Exercise: Where a line holds the word "finish", copy that line from the data below.

Data for the task:
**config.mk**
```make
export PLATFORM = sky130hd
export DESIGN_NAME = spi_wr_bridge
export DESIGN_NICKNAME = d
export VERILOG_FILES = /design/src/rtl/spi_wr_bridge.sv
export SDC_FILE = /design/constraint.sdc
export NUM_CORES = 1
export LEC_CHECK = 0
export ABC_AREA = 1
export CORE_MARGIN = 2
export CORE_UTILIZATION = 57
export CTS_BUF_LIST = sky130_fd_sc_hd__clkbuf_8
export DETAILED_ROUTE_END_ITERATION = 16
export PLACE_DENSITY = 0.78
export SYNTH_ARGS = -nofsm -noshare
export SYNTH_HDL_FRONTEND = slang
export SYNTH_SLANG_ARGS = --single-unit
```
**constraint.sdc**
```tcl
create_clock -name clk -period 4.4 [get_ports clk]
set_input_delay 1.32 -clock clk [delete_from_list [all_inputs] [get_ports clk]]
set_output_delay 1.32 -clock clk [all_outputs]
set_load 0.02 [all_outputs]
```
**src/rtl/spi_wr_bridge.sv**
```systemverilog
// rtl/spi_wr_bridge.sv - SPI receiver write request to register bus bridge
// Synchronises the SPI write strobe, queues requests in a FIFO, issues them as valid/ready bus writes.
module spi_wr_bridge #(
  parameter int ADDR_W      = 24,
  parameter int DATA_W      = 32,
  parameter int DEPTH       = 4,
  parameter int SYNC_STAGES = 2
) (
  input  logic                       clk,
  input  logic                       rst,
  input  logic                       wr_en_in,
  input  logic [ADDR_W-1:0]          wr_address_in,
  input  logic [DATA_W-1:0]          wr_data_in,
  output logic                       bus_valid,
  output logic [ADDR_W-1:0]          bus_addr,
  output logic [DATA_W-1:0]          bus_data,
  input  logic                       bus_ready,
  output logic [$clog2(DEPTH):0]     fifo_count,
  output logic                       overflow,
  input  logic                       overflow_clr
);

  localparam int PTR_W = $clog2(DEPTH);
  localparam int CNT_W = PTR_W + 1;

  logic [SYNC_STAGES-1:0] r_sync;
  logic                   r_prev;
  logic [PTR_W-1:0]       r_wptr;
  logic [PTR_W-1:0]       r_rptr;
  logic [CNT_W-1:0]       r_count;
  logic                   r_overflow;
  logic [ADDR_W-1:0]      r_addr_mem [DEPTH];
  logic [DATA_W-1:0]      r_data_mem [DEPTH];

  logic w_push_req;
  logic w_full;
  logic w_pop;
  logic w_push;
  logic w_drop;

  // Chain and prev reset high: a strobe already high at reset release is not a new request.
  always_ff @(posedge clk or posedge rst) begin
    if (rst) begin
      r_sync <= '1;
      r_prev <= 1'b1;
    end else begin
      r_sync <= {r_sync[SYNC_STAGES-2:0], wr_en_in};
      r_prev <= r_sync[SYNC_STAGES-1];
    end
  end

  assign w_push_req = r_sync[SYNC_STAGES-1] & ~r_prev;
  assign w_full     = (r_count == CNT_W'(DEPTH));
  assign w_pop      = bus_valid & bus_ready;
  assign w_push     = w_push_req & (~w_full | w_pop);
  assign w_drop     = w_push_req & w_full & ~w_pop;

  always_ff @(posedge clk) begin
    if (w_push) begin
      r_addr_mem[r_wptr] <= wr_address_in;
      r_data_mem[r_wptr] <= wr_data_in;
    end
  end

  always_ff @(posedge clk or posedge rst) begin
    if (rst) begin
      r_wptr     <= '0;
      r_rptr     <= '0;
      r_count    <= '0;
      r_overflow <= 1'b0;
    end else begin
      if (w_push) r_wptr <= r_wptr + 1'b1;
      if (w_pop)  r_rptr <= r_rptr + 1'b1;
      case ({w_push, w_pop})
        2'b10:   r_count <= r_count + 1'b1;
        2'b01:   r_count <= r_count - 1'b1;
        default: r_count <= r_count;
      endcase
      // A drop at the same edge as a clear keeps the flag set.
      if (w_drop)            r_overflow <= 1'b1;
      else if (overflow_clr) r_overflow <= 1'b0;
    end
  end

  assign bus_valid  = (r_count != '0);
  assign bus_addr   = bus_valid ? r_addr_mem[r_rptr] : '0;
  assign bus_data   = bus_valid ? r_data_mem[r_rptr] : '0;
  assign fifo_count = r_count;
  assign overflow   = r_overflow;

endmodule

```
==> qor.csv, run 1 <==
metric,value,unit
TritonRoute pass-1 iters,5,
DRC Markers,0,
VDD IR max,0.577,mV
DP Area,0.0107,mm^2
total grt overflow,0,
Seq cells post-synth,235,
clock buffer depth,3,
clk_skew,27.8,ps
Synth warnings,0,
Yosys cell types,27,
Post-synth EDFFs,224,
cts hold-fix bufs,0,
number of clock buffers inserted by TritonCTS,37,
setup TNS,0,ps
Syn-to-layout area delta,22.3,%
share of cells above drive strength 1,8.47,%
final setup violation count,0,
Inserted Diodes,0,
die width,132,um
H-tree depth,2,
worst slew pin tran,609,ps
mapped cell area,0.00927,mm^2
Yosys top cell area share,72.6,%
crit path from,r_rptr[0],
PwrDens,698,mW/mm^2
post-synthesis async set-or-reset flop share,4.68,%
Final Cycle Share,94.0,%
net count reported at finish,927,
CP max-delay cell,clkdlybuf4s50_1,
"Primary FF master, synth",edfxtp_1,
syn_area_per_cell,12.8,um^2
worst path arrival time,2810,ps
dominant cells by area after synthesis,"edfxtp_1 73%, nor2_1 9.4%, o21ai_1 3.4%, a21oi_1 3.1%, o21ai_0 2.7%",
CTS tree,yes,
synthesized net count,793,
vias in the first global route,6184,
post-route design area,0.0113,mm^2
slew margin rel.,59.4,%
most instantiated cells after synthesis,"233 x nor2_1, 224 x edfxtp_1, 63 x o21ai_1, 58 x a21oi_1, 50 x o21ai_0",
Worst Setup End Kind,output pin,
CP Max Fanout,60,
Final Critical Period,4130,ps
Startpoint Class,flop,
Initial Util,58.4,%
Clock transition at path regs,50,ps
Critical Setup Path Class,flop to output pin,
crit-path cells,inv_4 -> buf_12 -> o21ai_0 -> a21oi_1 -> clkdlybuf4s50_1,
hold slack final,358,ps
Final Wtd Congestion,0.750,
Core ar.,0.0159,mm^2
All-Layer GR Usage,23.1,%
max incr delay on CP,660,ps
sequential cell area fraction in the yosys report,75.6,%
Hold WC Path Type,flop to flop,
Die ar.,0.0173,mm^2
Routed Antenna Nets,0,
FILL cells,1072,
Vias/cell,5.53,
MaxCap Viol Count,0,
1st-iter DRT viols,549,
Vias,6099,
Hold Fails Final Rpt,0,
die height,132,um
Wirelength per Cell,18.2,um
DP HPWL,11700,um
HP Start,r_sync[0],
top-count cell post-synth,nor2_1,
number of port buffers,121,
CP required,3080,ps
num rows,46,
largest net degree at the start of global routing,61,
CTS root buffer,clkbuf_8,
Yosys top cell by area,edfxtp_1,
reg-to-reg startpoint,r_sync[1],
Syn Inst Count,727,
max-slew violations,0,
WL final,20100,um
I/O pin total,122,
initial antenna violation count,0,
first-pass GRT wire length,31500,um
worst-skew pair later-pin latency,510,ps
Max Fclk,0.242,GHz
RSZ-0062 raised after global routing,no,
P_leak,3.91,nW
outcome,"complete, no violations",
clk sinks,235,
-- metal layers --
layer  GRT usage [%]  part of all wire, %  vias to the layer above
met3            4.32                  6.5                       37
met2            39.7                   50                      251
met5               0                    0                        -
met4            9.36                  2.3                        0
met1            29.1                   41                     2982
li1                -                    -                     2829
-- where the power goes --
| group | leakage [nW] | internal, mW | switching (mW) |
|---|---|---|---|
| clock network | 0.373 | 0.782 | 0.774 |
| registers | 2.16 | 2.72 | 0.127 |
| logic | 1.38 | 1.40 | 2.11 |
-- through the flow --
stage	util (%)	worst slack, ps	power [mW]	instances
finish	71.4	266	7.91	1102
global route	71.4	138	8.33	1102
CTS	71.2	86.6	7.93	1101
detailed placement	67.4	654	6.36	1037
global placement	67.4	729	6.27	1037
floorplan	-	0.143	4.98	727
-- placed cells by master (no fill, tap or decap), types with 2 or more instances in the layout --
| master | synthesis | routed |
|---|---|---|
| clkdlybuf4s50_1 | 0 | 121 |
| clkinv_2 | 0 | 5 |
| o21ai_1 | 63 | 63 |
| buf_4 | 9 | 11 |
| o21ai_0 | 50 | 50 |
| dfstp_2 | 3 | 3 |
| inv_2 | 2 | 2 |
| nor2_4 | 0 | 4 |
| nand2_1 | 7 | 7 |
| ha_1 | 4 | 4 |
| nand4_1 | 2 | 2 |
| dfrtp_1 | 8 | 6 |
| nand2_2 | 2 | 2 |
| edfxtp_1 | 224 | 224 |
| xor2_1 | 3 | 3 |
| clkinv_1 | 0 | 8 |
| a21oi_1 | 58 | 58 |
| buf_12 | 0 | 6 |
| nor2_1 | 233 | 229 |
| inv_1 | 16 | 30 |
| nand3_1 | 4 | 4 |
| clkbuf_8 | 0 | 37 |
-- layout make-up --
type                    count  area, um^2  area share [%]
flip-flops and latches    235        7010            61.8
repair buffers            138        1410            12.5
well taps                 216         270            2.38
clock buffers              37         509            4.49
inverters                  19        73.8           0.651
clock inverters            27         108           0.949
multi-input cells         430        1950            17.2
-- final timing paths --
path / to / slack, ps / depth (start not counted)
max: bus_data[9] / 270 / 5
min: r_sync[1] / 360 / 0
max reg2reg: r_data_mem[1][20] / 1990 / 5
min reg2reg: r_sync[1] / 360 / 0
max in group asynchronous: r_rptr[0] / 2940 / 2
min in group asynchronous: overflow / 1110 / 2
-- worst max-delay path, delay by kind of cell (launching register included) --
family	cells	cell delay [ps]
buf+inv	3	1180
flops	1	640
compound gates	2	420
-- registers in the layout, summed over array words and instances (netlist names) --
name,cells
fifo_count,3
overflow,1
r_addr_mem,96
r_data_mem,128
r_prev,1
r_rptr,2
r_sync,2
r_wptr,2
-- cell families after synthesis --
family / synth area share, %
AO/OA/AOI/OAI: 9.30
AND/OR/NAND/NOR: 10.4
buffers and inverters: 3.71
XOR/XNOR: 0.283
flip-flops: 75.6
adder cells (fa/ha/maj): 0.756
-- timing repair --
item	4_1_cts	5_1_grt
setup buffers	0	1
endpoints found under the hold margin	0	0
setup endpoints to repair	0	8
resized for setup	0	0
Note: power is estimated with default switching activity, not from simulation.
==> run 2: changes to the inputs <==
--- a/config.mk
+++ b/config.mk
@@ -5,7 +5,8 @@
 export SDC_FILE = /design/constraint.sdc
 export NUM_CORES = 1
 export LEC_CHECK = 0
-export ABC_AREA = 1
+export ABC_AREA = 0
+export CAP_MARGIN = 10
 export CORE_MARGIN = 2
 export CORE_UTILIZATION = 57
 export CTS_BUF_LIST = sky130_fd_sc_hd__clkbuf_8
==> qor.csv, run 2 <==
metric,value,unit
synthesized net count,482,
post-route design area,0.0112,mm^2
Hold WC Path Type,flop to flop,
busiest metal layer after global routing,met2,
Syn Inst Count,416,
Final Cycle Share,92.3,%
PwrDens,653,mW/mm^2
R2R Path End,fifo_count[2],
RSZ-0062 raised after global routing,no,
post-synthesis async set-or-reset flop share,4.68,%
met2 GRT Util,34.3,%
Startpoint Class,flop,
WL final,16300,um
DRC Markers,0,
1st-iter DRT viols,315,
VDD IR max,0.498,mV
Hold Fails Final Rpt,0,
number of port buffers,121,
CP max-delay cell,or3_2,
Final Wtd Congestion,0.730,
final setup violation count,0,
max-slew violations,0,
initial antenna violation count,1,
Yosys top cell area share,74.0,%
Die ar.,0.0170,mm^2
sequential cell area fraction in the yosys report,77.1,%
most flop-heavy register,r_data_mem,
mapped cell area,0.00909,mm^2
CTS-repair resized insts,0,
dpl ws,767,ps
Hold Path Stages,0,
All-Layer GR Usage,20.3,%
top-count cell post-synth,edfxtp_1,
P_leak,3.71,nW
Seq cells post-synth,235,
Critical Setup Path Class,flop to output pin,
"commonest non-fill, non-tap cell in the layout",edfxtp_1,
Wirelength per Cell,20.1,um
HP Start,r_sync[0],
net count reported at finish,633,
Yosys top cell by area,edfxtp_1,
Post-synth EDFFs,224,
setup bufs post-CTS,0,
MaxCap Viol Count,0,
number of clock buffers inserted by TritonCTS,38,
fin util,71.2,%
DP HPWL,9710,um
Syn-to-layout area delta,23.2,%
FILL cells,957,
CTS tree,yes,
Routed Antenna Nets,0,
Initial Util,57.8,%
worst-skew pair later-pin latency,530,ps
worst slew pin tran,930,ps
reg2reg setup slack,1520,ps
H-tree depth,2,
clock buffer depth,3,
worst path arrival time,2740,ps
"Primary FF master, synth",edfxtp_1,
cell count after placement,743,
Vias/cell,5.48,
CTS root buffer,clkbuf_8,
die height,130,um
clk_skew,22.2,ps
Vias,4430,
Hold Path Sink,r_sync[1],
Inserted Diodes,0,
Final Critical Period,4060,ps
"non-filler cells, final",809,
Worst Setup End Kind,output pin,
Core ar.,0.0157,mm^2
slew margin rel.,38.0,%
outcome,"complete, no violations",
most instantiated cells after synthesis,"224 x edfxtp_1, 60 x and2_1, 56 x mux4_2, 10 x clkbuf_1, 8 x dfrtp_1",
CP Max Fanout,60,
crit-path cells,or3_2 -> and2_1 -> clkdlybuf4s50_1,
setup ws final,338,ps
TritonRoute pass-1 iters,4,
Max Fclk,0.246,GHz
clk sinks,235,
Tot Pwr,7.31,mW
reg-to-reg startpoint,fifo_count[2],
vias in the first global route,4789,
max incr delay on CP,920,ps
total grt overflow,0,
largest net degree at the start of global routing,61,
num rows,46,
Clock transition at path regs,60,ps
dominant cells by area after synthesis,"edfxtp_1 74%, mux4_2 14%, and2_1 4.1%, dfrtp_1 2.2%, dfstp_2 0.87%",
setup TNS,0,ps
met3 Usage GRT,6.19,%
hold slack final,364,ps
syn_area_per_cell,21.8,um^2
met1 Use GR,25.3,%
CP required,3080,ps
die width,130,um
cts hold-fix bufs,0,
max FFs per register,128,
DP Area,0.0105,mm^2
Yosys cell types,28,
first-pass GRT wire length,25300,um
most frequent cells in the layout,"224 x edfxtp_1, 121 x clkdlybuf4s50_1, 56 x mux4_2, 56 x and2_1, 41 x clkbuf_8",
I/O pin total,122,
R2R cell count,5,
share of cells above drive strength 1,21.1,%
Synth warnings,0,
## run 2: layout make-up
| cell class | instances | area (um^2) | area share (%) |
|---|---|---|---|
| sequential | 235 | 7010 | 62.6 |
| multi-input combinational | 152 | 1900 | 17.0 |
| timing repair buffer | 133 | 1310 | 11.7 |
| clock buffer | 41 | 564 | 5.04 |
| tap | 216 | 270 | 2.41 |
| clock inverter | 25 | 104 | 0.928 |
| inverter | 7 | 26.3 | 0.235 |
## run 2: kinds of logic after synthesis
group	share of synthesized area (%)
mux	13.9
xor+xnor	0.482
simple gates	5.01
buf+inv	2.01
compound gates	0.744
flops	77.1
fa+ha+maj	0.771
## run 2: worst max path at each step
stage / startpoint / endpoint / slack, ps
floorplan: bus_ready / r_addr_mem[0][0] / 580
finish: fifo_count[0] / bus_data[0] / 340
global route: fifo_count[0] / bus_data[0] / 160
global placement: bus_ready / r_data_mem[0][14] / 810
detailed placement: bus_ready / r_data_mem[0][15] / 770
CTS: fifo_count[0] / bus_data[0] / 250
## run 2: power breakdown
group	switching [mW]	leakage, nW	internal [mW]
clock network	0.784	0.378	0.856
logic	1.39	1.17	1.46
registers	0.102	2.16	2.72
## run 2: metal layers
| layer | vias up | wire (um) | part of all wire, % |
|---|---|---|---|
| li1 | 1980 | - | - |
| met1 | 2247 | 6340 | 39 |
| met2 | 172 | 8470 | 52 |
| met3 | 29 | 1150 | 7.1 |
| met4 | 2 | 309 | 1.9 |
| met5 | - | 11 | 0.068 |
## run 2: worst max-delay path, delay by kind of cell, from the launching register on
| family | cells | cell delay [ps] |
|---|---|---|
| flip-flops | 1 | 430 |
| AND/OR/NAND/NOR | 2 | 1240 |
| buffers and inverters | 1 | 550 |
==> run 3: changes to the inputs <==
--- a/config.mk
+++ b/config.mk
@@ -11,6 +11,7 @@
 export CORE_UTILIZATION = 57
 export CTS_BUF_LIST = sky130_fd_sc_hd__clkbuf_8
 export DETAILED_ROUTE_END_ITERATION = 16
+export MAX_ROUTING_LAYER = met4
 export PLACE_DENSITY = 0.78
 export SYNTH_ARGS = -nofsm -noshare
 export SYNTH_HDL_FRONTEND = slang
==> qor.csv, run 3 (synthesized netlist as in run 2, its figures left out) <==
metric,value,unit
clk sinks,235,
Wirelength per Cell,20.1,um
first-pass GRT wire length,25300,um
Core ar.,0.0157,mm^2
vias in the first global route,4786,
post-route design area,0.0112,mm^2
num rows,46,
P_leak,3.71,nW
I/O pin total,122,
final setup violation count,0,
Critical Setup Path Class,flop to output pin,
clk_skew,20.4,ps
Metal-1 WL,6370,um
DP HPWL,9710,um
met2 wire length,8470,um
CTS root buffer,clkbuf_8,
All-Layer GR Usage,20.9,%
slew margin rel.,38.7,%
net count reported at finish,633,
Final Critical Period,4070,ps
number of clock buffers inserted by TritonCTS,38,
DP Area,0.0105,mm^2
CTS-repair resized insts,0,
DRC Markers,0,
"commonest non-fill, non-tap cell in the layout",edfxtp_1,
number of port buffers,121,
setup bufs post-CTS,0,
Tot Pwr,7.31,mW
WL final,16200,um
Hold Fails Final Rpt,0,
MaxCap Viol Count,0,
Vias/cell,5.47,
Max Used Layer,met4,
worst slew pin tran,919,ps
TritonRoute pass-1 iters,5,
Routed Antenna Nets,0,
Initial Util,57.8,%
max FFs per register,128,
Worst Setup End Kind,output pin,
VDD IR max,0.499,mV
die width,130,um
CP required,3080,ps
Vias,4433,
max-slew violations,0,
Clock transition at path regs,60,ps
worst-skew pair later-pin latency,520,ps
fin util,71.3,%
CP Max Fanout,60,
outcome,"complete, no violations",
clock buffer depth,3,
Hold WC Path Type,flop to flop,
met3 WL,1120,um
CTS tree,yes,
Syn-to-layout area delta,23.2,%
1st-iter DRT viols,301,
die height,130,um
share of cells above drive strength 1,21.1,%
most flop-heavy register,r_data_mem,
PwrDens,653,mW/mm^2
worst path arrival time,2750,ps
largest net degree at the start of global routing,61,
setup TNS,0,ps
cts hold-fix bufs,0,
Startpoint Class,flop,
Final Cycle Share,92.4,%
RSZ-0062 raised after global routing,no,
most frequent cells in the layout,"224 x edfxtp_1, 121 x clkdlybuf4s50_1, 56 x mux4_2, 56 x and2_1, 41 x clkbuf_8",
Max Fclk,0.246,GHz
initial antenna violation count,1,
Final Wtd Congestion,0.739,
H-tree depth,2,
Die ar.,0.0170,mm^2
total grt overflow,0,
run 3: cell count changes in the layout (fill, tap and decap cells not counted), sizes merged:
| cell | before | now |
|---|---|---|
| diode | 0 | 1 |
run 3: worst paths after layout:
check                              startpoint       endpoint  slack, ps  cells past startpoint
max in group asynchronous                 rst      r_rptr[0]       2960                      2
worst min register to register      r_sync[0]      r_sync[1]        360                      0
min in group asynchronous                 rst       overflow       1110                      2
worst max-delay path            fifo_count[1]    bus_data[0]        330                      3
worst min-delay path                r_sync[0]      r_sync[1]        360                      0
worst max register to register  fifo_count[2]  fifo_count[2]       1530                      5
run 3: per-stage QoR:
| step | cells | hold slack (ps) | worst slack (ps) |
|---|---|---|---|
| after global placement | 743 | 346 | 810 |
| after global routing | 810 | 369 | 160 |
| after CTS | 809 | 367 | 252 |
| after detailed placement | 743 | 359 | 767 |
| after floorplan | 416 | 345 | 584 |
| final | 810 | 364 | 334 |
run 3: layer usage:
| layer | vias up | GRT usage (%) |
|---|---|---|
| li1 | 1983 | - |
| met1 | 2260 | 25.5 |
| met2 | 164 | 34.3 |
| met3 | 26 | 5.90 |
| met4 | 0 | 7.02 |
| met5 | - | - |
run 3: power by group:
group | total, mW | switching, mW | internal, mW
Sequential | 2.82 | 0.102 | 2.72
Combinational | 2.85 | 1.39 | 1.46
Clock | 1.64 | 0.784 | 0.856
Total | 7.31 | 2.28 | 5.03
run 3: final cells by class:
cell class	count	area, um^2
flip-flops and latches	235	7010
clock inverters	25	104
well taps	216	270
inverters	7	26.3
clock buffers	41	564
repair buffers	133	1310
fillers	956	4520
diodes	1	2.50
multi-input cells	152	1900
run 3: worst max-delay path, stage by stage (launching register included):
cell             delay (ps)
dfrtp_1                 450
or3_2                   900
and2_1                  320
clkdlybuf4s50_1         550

--

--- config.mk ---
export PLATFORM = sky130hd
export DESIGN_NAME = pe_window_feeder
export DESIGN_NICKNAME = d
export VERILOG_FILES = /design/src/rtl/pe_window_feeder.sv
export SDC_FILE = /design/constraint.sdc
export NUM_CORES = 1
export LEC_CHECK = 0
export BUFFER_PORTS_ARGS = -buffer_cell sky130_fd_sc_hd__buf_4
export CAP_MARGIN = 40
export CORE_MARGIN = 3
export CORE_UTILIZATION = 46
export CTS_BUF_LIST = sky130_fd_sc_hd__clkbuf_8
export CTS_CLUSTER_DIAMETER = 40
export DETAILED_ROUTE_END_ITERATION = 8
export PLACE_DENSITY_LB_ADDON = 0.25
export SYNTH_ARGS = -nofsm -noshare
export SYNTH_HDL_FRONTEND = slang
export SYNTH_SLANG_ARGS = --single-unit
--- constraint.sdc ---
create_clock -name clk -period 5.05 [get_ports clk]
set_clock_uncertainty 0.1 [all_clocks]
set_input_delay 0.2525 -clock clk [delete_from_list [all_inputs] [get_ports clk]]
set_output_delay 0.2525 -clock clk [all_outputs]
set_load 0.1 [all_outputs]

Problem solution:
net count reported at finish,927,
finish	71.4	266	7.91	1102
net count reported at finish,633,
finish: fifo_count[0] / bus_data[0] / 340
net count reported at finish,633,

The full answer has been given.